Deniz Khazaniuk (; born 24 October 1994) is an inactive Israeli tennis player.

Khazaniuk has career-high WTA rankings of 200 in singles, achieved on 11 June 2018, and of 445 in doubles, achieved on 16 June 2014. She has won 21 singles titles and three doubles titles on the ITF Women's Circuit. In 2016, Khazaniuk won the Israeli Singles Championship.

Biography
Khazaniuk was born in Ashkelon, Israel. Her father German Hazniuk is an orthopedist at the Hillel Yaffe Medical Center, and her mother Larissa who imports tennis equipment, both immigrated to Israel from Ukraine.  When she was four years old the family moved to Netanya, Israel, where she lives.
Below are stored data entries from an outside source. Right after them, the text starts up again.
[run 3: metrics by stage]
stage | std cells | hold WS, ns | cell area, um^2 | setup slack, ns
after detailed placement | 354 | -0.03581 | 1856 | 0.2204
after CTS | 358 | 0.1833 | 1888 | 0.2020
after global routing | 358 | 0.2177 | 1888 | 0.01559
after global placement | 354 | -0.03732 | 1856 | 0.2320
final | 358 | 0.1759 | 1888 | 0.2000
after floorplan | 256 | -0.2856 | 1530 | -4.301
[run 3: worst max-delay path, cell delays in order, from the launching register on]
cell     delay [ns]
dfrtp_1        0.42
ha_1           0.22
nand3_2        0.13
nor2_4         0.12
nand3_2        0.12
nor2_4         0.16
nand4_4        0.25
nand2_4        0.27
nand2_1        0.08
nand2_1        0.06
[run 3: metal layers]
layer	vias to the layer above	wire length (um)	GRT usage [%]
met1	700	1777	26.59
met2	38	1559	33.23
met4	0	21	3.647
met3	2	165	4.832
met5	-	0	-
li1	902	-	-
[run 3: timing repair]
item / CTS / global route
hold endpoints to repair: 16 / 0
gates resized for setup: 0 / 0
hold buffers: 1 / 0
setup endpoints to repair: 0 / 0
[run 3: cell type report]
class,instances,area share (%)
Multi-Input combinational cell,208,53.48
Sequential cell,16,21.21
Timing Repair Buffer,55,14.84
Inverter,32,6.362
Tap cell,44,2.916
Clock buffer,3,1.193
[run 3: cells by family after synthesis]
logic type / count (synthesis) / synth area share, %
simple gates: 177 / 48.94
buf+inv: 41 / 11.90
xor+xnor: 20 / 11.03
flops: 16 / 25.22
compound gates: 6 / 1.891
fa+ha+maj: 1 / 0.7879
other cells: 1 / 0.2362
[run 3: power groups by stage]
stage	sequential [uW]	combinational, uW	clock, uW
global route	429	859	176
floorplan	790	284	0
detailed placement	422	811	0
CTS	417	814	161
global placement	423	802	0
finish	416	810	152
## config.mk

```make
export PLATFORM = sky130hd
export DESIGN_NAME = hamming_rx_ctrl
export DESIGN_NICKNAME = d
export VERILOG_FILES = /design/src/rtl/hamming_rx_ctrl.sv
export SDC_FILE = /design/constraint.sdc
export NUM_CORES = 1
export LEC_CHECK = 0
export CORE_ASPECT_RATIO = 0.7
export CORE_MARGIN = 2
export CORE_UTILIZATION = 50
export DETAILED_ROUTE_END_ITERATION = 6
export DONT_BUFFER_PORTS = 1
export GPL_TIMING_DRIVEN = 0
export HOLD_SLACK_MARGIN = 0.08
export PLACE_DENSITY = 0.65
export SYNTH_ARGS = -nofsm -noshare
export SYNTH_HDL_FRONTEND = slang
export SYNTH_SLANG_ARGS = --single-unit
```

## constraint.sdc

```tcl
create_clock -name clk -period 5.5 [get_ports clk]
set_input_delay 1.1 -clock clk [delete_from_list [all_inputs] [get_ports clk]]
set_output_delay 1.1 -clock clk [all_outputs]
set_load 0.05 [all_outputs]
```
[src/rtl/dma_copy_ctrl.sv]
// Copy sequencer: launches equal-size DMAC read/write requests, streams words
// from the read FIFO to the write FIFO through one holding register, and sums them.
module dma_copy_ctrl
  import dma_copy_pkg::*;
#(
  parameter int DATA_WIDTH = DATA_WIDTH_DEF,
  parameter int ADDR_WIDTH = ADDR_WIDTH_DEF,
  parameter int SIZE_WIDTH = SIZE_WIDTH_DEF
) (
  input  logic                  clk,
  input  logic                  rst_n,
  input  logic                  go,
  input  logic [ADDR_WIDTH-1:0] src_addr,
  input  logic [ADDR_WIDTH-1:0] dst_addr,
  input  logic [SIZE_WIDTH-1:0] size,
  output logic                  busy,
  output logic                  done,
  output logic [SIZE_WIDTH-1:0] word_count,
  output logic [DATA_WIDTH-1:0] checksum,
  output logic                  dma_rd_go,
  output logic [SIZE_WIDTH-1:0] dma_rd_size,
  output logic [ADDR_WIDTH-1:0] dma_rd_addr,
  input  logic [DATA_WIDTH-1:0] dma_rd_data,
  input  logic                  dma_empty,
  output logic                  dma_rd_en,
  input  logic                  dma_rd_done,
  output logic                  dma_wr_go,
  output logic [SIZE_WIDTH-1:0] dma_wr_size,
  output logic [ADDR_WIDTH-1:0] dma_wr_addr,
  output logic [DATA_WIDTH-1:0] dma_wr_data,
  input  logic                  dma_full,
  output logic                  dma_wr_en,
  input  logic                  dma_wr_done
);

  state_t                state;
  logic [SIZE_WIDTH-1:0] size_q;
  logic [SIZE_WIDTH-1:0] rd_cnt;
  logic                  rd_done_s;
  logic                  wr_done_s;
  logic                  busy_q;
  logic                  hold_valid;
  logic [DATA_WIDTH-1:0] hold_data;
  logic                  in_xfer;
  logic                  capture;
  logic                  both_done;

  assign in_xfer   = (state == ST_XFER);
  assign capture   = (state == ST_START) || (state == ST_XFER) || (state == ST_WAIT_DONE);
  assign both_done = (rd_done_s || dma_rd_done) && (wr_done_s || dma_wr_done);

  assign dma_wr_en   = in_xfer && hold_valid && !dma_full;
  assign dma_rd_en   = in_xfer && !dma_empty && (rd_cnt < size_q) && (!hold_valid || dma_wr_en);
  assign dma_wr_data = hold_data;
  assign dma_rd_go   = (state == ST_START);
  assign dma_wr_go   = (state == ST_START);
  assign dma_rd_size = size_q;
  assign dma_wr_size = size_q;
  assign done        = (state == ST_DONE);
  assign busy        = busy_q;

  dma_copy_hold #(.DATA_WIDTH(DATA_WIDTH)) u_hold (
    .clk        (clk),
    .rst_n      (rst_n),
    .push       (dma_rd_en),
    .pop        (dma_wr_en),
    .din        (dma_rd_data),
    .hold_valid (hold_valid),
    .hold_data  (hold_data)
  );

  // busy rises on go accept; a zero-length copy keeps it for the DONE cycle only,
  // a normal copy drops it on the edge that enters DONE.
  always_ff @(posedge clk or negedge rst_n) begin
    if (!rst_n) begin
      state       <= ST_IDLE;
      size_q      <= '0;
      rd_cnt      <= '0;
      word_count  <= '0;
      checksum    <= '0;
      rd_done_s   <= 1'b0;
      wr_done_s   <= 1'b0;
      busy_q      <= 1'b0;
      dma_rd_addr <= '0;
      dma_wr_addr <= '0;
    end else begin
      if (dma_rd_en) rd_cnt <= rd_cnt + SIZE_WIDTH'(1);
      if (dma_wr_en) begin
        word_count <= word_count + SIZE_WIDTH'(1);
        checksum   <= checksum + hold_data;
      end
      if (capture) begin
        if (dma_rd_done) rd_done_s <= 1'b1;
        if (dma_wr_done) wr_done_s <= 1'b1;
      end
      case (state)
        ST_IDLE: begin
          if (go) begin
            dma_rd_addr <= src_addr;
            dma_wr_addr <= dst_addr;
            size_q      <= size;
            rd_cnt      <= '0;
            word_count  <= '0;
            checksum    <= '0;
            rd_done_s   <= 1'b0;
            wr_done_s   <= 1'b0;
            busy_q      <= 1'b1;
            state       <= (size == '0) ? ST_DONE : ST_START;
          end
        end
        ST_START: state <= ST_XFER;
        ST_XFER: begin
          if (dma_wr_en && ((word_count + SIZE_WIDTH'(1)) == size_q)) state <= ST_WAIT_DONE;
        end
        ST_WAIT_DONE: begin
          if (both_done) begin
            state  <= ST_DONE;
            busy_q <= 1'b0;
          end
        end
        ST_DONE: begin
          state  <= ST_IDLE;
          busy_q <= 1'b0;
        end
        default: state <= ST_IDLE;
      endcase
    end
  end

endmodule
`config.mk`:
```
export PLATFORM = sky130hd
export DESIGN_NAME = tick_sequencer
export DESIGN_NICKNAME = d
export VERILOG_FILES = /design/src/rtl/tick_seq_pkg.sv /design/src/rtl/tick_sequencer_lowest_set_index.sv /design/src/rtl/tick_sequencer.sv
export SDC_FILE = /design/constraint.sdc
export NUM_CORES = 1
export LEC_CHECK = 0
export CAP_MARGIN = 20
export CELL_PAD_IN_SITES_DETAIL_PLACEMENT = 0
export CELL_PAD_IN_SITES_GLOBAL_PLACEMENT = 1
export CORE_UTILIZATION = 43
export CTS_BUF_LIST = sky130_fd_sc_hd__clkbuf_16
export DETAILED_ROUTE_END_ITERATION = 16
export HOLD_SLACK_MARGIN = 0.05
export PLACE_DENSITY = 0.84
export RECOVER_POWER = 100
export SLEW_MARGIN = 10
export SYNTH_ARGS = -nofsm -noshare
export SYNTH_HDL_FRONTEND = slang
export SYNTH_SLANG_ARGS = --single-unit
```
`constraint.sdc`:
```
create_clock -name clk -period 5.6 [get_ports clk]
set_input_delay 0.56 -clock clk [delete_from_list [all_inputs] [get_ports clk]]
set_output_delay 0.56 -clock clk [all_outputs]
set_load 0.02 [all_outputs]
```
--- src/rtl/output_display.sv ---
// ----------------------------------------------------------------------------
// output_display
//
// Output-register stage that sits downstream of the CPU bus. The bus value is
// captured when the output-in line is asserted on a rising edge of the CPU
// clock. The captured value is converted to decimal by a sequential
// double-dabble engine, either as an unsigned value or as two's complement.
// The result drives a 4-digit multiplexed 7-segment display showing the sign,
// hundreds, tens and ones digits.
//
// The block runs entirely on the fast system clock. cpuClk is not used as a
// clock here: it is sampled as data and its rising edges are detected.
//
// Ports:
//   clk          fast system clock, all state updates on the rising edge
//   rst          asynchronous active-high reset
//   cpuClk       gated CPU clock, synchronous to clk, sampled for rising edges
//   oi           output-in control line
//   data[7:0]    CPU bus
//   signed_mode  1 = show the captured value as two's complement
//   value[7:0]   captured output register
//   busy         decimal conversion in progress
//   seg[6:0]     segments {g,f,e,d,c,b,a}, active-high
//   digit_sel    one-hot digit enable: bit0 ones, bit1 tens, bit2 hundreds,
//                bit3 sign
//
// Conversion handshake: busy rises on the cycle after a capture and falls on
// the first cycle in which the new digits are on the display. A capture while
// busy restarts the conversion; only the latest capture is ever displayed.
// ----------------------------------------------------------------------------
module output_display #(
    parameter int REFRESH_DIV = 1024
) (
    input  logic       clk,
    input  logic       rst,
    input  logic       cpuClk,
    input  logic       oi,
    input  logic [7:0] data,
    input  logic       signed_mode,
    output logic [7:0] value,
    output logic       busy,
    output logic [6:0] seg,
    output logic [3:0] digit_sel
);

    localparam int CW = (REFRESH_DIV > 2) ? $clog2(REFRESH_DIV) : 1;
    localparam logic [CW-1:0] REFRESH_LAST = CW'(REFRESH_DIV - 1);

    typedef enum logic [1:0] {
        S_IDLE  = 2'd0,
        S_SHIFT = 2'd1,
        S_DONE  = 2'd2
    } state_t;

    // ------------------------------------------------------------------
    // Registers
    // ------------------------------------------------------------------
    logic          r_cpu_clk_q;
    logic [7:0]    r_value;
    state_t        r_state;
    logic          r_busy;
    logic [7:0]    r_mag;
    logic [11:0]   r_bcd;
    logic [2:0]    r_shift_cnt;
    logic          r_neg_pend;
    logic [3:0]    r_hun;
    logic [3:0]    r_ten;
    logic [3:0]    r_one;
    logic          r_neg;
    logic [CW-1:0] r_refresh_cnt;
    logic [1:0]    r_digit_idx;

    // ------------------------------------------------------------------
    // Combinational helpers
    // ------------------------------------------------------------------
    logic        w_rise;
    logic        w_capture;
    logic        w_neg;
    logic [7:0]  w_mag;
    logic [11:0] w_bcd_adj;
    logic [19:0] w_shifted;

    assign w_rise    = cpuClk & ~r_cpu_clk_q;
    assign w_capture = w_rise & oi;

    // Negative two's-complement values are converted as their magnitude.
    // 8'h80 negates to itself, which read as unsigned is the required 128.
    assign w_neg = signed_mode & data[7];
    assign w_mag = w_neg ? (~data + 8'd1) : data;

    // Double-dabble step: every BCD nibble >= 5 gets +3 before the shift.
    always_comb begin
        w_bcd_adj = r_bcd;
        for (int i = 0; i < 3; i++) begin
            if (r_bcd[i*4 +: 4] >= 4'd5) begin
                w_bcd_adj[i*4 +: 4] = r_bcd[i*4 +: 4] + 4'd3;
            end
        end
    end

    assign w_shifted = {w_bcd_adj, r_mag} << 1;

    // ------------------------------------------------------------------
    // Capture and conversion FSM
    // ------------------------------------------------------------------
    always_ff @(posedge clk or posedge rst) begin
        if (rst) begin
            r_cpu_clk_q <= 1'b0;
            r_value     <= 8'd0;
            r_state     <= S_IDLE;
            r_busy      <= 1'b0;
            r_mag       <= 8'd0;
            r_bcd       <= 12'd0;
            r_shift_cnt <= 3'd0;
            r_neg_pend  <= 1'b0;
            r_hun       <= 4'd0;
            r_ten       <= 4'd0;
            r_one       <= 4'd0;
            r_neg       <= 1'b0;
        end else begin
            r_cpu_clk_q <= cpuClk;
            // A capture always wins, including over a conversion in flight:
            // the engine restarts and the aborted result is dropped.
            if (w_capture) begin
                r_value     <= data;
                r_mag       <= w_mag;
                r_neg_pend  <= w_neg;
                r_bcd       <= 12'd0;
                r_shift_cnt <= 3'd0;
                r_busy      <= 1'b1;
                r_state     <= S_SHIFT;
            end else begin
                case (r_state)
                    S_SHIFT: begin
                        r_bcd       <= w_shifted[19:8];
                        r_mag       <= w_shifted[7:0];
                        r_shift_cnt <= r_shift_cnt + 3'd1;
                        if (r_shift_cnt == 3'd7) begin
                            r_state <= S_DONE;
                        end
                    end
                    S_DONE: begin
                        r_hun   <= r_bcd[11:8];
                        r_ten   <= r_bcd[7:4];
                        r_one   <= r_bcd[3:0];
                        r_neg   <= r_neg_pend;
                        r_busy  <= 1'b0;
                        r_state <= S_IDLE;
                    end
                    default: begin
                        r_busy  <= 1'b0;
                        r_state <= S_IDLE;
                    end
                endcase
            end
        end
    end

    // ------------------------------------------------------------------
    // Display refresh: free-running, independent of the conversion FSM
    // ------------------------------------------------------------------
    always_ff @(posedge clk or posedge rst) begin
        if (rst) begin
            r_refresh_cnt <= '0;
            r_digit_idx   <= 2'd0;
        end else begin
            if (r_refresh_cnt == REFRESH_LAST) begin
                r_refresh_cnt <= '0;
                r_digit_idx   <= r_digit_idx + 2'd1;
            end else begin
                r_refresh_cnt <= r_refresh_cnt + 1'b1;
            end
        end
    end

    // ------------------------------------------------------------------
    // Segment encoding
    // ------------------------------------------------------------------
    function automatic logic [6:0] seg7(input logic [3:0] d);
        case (d)
            4'd0:    seg7 = 7'h3F;
            4'd1:    seg7 = 7'h06;
            4'd2:    seg7 = 7'h5B;
            4'd3:    seg7 = 7'h4F;
            4'd4:    seg7 = 7'h66;
            4'd5:    seg7 = 7'h6D;
            4'd6:    seg7 = 7'h7D;
            4'd7:    seg7 = 7'h07;
            4'd8:    seg7 = 7'h7F;
            4'd9:    seg7 = 7'h6F;
            default: seg7 = 7'h00;
        endcase
    endfunction

    // Leading zeros are blanked; the ones digit is always lit.
    always_comb begin
        seg = 7'h00;
        case (r_digit_idx)
            2'd0: seg = seg7(r_one);
            2'd1: seg = (r_hun == 4'd0 && r_ten == 4'd0) ? 7'h00 : seg7(r_ten);
            2'd2: seg = (r_hun == 4'd0) ? 7'h00 : seg7(r_hun);
            2'd3: seg = r_neg ? 7'h40 : 7'h00;
            default: seg = 7'h00;
        endcase
    end

    assign digit_sel = 4'b0001 << r_digit_idx;
    assign value     = r_value;
    assign busy      = r_busy;

endmodule
--- config.mk ---
export PLATFORM = sky130hd
export DESIGN_NAME = cla_multicycle_adder
export DESIGN_NICKNAME = d
export VERILOG_FILES = /design/src/rtl/cla_multicycle_adder.sv
export SDC_FILE = /design/constraint.sdc
export NUM_CORES = 1
export LEC_CHECK = 0
export CAP_MARGIN = 25
export CORE_MARGIN = 1.5
export CORE_UTILIZATION = 40
export CTS_BUF_LIST = sky130_fd_sc_hd__clkbuf_16
export DETAILED_ROUTE_END_ITERATION = 6
export PLACE_DENSITY = 0.68
export SETUP_SLACK_MARGIN = 0.1
export SYNTH_ARGS = -nofsm -noshare
export SYNTH_HDL_FRONTEND = slang
export SYNTH_SLANG_ARGS = --single-unit
--- constraint.sdc ---
create_clock -name clk -period 2.82 [get_ports clk]
set_clock_uncertainty 0.05 [all_clocks]
set_input_delay 0.564 -clock clk [delete_from_list [all_inputs] [get_ports clk]]
set_output_delay 0.564 -clock clk [all_outputs]
set_load 0.05 [all_outputs]
--- src/rtl/offchip_line_responder_pkg.sv ---
// Shared constants and FSM encoding for the off-chip instruction line responder.
package offchip_line_responder_pkg;

  localparam int CACHE_LINE_SIZE = 32;
  localparam int WORD_BYTES      = 4;
  localparam int WORD_BITS       = WORD_BYTES * 8;

  typedef enum logic [1:0] {
    RESP_IDLE = 2'd0,
    RESP_REQ  = 2'd1,
    RESP_WAIT = 2'd2,
    RESP_DONE = 2'd3
  } resp_state_e;

  // Word-index width; a one-word line still needs a 1-bit index.
  function automatic int idxWidth(input int lineBytes);
    return (lineBytes / WORD_BYTES > 1) ? $clog2(lineBytes / WORD_BYTES) : 1;
  endfunction

endpackage

--- src/rtl/offchip_line_responder_line_word_packer.sv ---
// Word index counter plus lane write of 32-bit backing words into the line register.
module line_word_packer
  import offchip_line_responder_pkg::*;
#(
  parameter int LINE_BYTES = CACHE_LINE_SIZE,
  localparam int WORDS     = LINE_BYTES / WORD_BYTES,
  localparam int IDX_W     = idxWidth(LINE_BYTES)
) (
  input  logic                    clk,
  input  logic                    rst,
  input  logic                    clear_i,
  input  logic                    wr_i,
  input  logic [WORD_BITS-1:0]    wdata_i,
  output logic [LINE_BYTES*8-1:0] line_o,
  output logic [IDX_W-1:0]        idx_o,
  output logic                    last_o
);

  logic [IDX_W-1:0]        idx_q, idx_d;
  logic [LINE_BYTES*8-1:0] line_q, line_d;

  assign last_o = (idx_q == IDX_W'(WORDS - 1));
  assign idx_o  = idx_q;
  assign line_o = line_q;

  // The index stays on the last word after the final write; only a new accept rewinds it.
  always_comb begin
    idx_d  = idx_q;
    line_d = line_q;
    if (clear_i) begin
      idx_d = '0;
    end else if (wr_i) begin
      line_d[idx_q*WORD_BITS +: WORD_BITS] = wdata_i;
      if (!last_o) idx_d = idx_q + 1'b1;
    end
  end

  always_ff @(posedge clk or negedge rst) begin
    if (!rst) begin
      idx_q  <= '0;
      line_q <= '0;
    end else begin
      idx_q  <= idx_d;
      line_q <= line_d;
    end
  end

endmodule

--- src/rtl/offchip_line_responder.sv ---
// Memory-side responder: fetches one cache line word by word and returns it with a ready pulse.
// Define OFFCHIP_RESP_LAST_LINE_EN to answer repeat requests for the last filled line without backing traffic.
module offchip_line_responder
  import offchip_line_responder_pkg::*;
#(
  parameter int LINE_BYTES = CACHE_LINE_SIZE,
  parameter int ADDR_W     = 32
) (
  input  logic                    clk,
  input  logic                    rst,
  input  logic                    offchip_mem_read_en,
  input  logic [ADDR_W-1:0]       offchip_mem_addr,
  output logic [LINE_BYTES*8-1:0] offchip_mem_data,
  output logic                    offchip_mem_ready,
  output logic                    offchip_mem_read_busy,
  input  logic                    line_inval,
  output logic                    mem_req,
  output logic [ADDR_W-1:0]       mem_addr,
  input  logic                    mem_gnt,
  input  logic [WORD_BITS-1:0]    mem_rdata,
  input  logic                    mem_rvalid
);

  localparam int IDX_W = idxWidth(LINE_BYTES);
  localparam logic [ADDR_W-1:0] OFF_MASK = ADDR_W'(LINE_BYTES - 1);

  resp_state_e       state_q, state_d;
  logic [ADDR_W-1:0] base_q, base_d;
  logic [ADDR_W-1:0] reqBase;
  logic [IDX_W-1:0]  idx;
  logic              accept, wordWr, lastWord, fillDone, hit;

  assign reqBase  = offchip_mem_addr & ~OFF_MASK;
  assign wordWr   = (state_q == RESP_WAIT) && mem_rvalid;
  assign fillDone = wordWr && lastWord;

`ifdef OFFCHIP_RESP_LAST_LINE_EN
  logic [ADDR_W-1:0] tag_q, tag_d;
  logic              tagValid_q, tagValid_d;

  // An invalidate in the compare cycle must turn a would-be hit into a refetch.
  assign hit = tagValid_q && !line_inval && (reqBase == tag_q);

  always_comb begin
    tag_d      = tag_q;
    tagValid_d = tagValid_q;
    if (line_inval) begin
      tagValid_d = 1'b0;
    end else if (fillDone) begin
      tagValid_d = 1'b1;
      tag_d      = base_q;
    end
  end

  always_ff @(posedge clk or negedge rst) begin
    if (!rst) begin
      tag_q      <= '0;
      tagValid_q <= 1'b0;
    end else begin
      tag_q      <= tag_d;
      tagValid_q <= tagValid_d;
    end
  end
`else
  logic unused_lineInval;
  assign unused_lineInval = line_inval;
  assign hit              = 1'b0;
`endif

  always_comb begin
    state_d = state_q;
    base_d  = base_q;
    accept  = 1'b0;
    case (state_q)
      RESP_IDLE: begin
        if (offchip_mem_read_en) begin
          if (hit) begin
            state_d = RESP_DONE;
          end else begin
            state_d = RESP_REQ;
            base_d  = reqBase;
            accept  = 1'b1;
          end
        end
      end
      RESP_REQ:  if (mem_gnt) state_d = RESP_WAIT;
      RESP_WAIT: if (mem_rvalid) state_d = lastWord ? RESP_DONE : RESP_REQ;
      RESP_DONE: state_d = RESP_IDLE;
      default:   state_d = RESP_IDLE;
    endcase
  end

  always_ff @(posedge clk or negedge rst) begin
    if (!rst) begin
      state_q <= RESP_IDLE;
      base_q  <= '0;
    end else begin
      state_q <= state_d;
      base_q  <= base_d;
    end
  end

  // Outputs decode the state register directly so an async reset clears them immediately.
  assign mem_req               = (state_q == RESP_REQ);
  assign mem_addr              = mem_req ? (base_q + (ADDR_W'(idx) << 2)) : '0;
  assign offchip_mem_ready     = (state_q == RESP_DONE);
  assign offchip_mem_read_busy = (state_q != RESP_IDLE);

  line_word_packer #(
    .LINE_BYTES(LINE_BYTES)
  ) u_packer (
    .clk    (clk),
    .rst    (rst),
    .clear_i(accept),
    .wr_i   (wordWr),
    .wdata_i(mem_rdata),
    .line_o (offchip_mem_data),
    .idx_o  (idx),
    .last_o (lastWord)
  );

endmodule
Her younger sister Stefany Khazaniuk is a former tennis player who currently works as a pitch-side reporter for Israel's Sport 5 Channel, and she has been in a relationship with Yair Netanyahu, son of the then Prime Minister of Israel.

In December 2016, Khazaniuk won the Israeli Singles Championship at 22 years of age, defeating Maya Tahan in the final.

In May 2019, she defeated world No. 87, Madison Brengle, at the ITF/USTA $100k in Charleston, South Carolina.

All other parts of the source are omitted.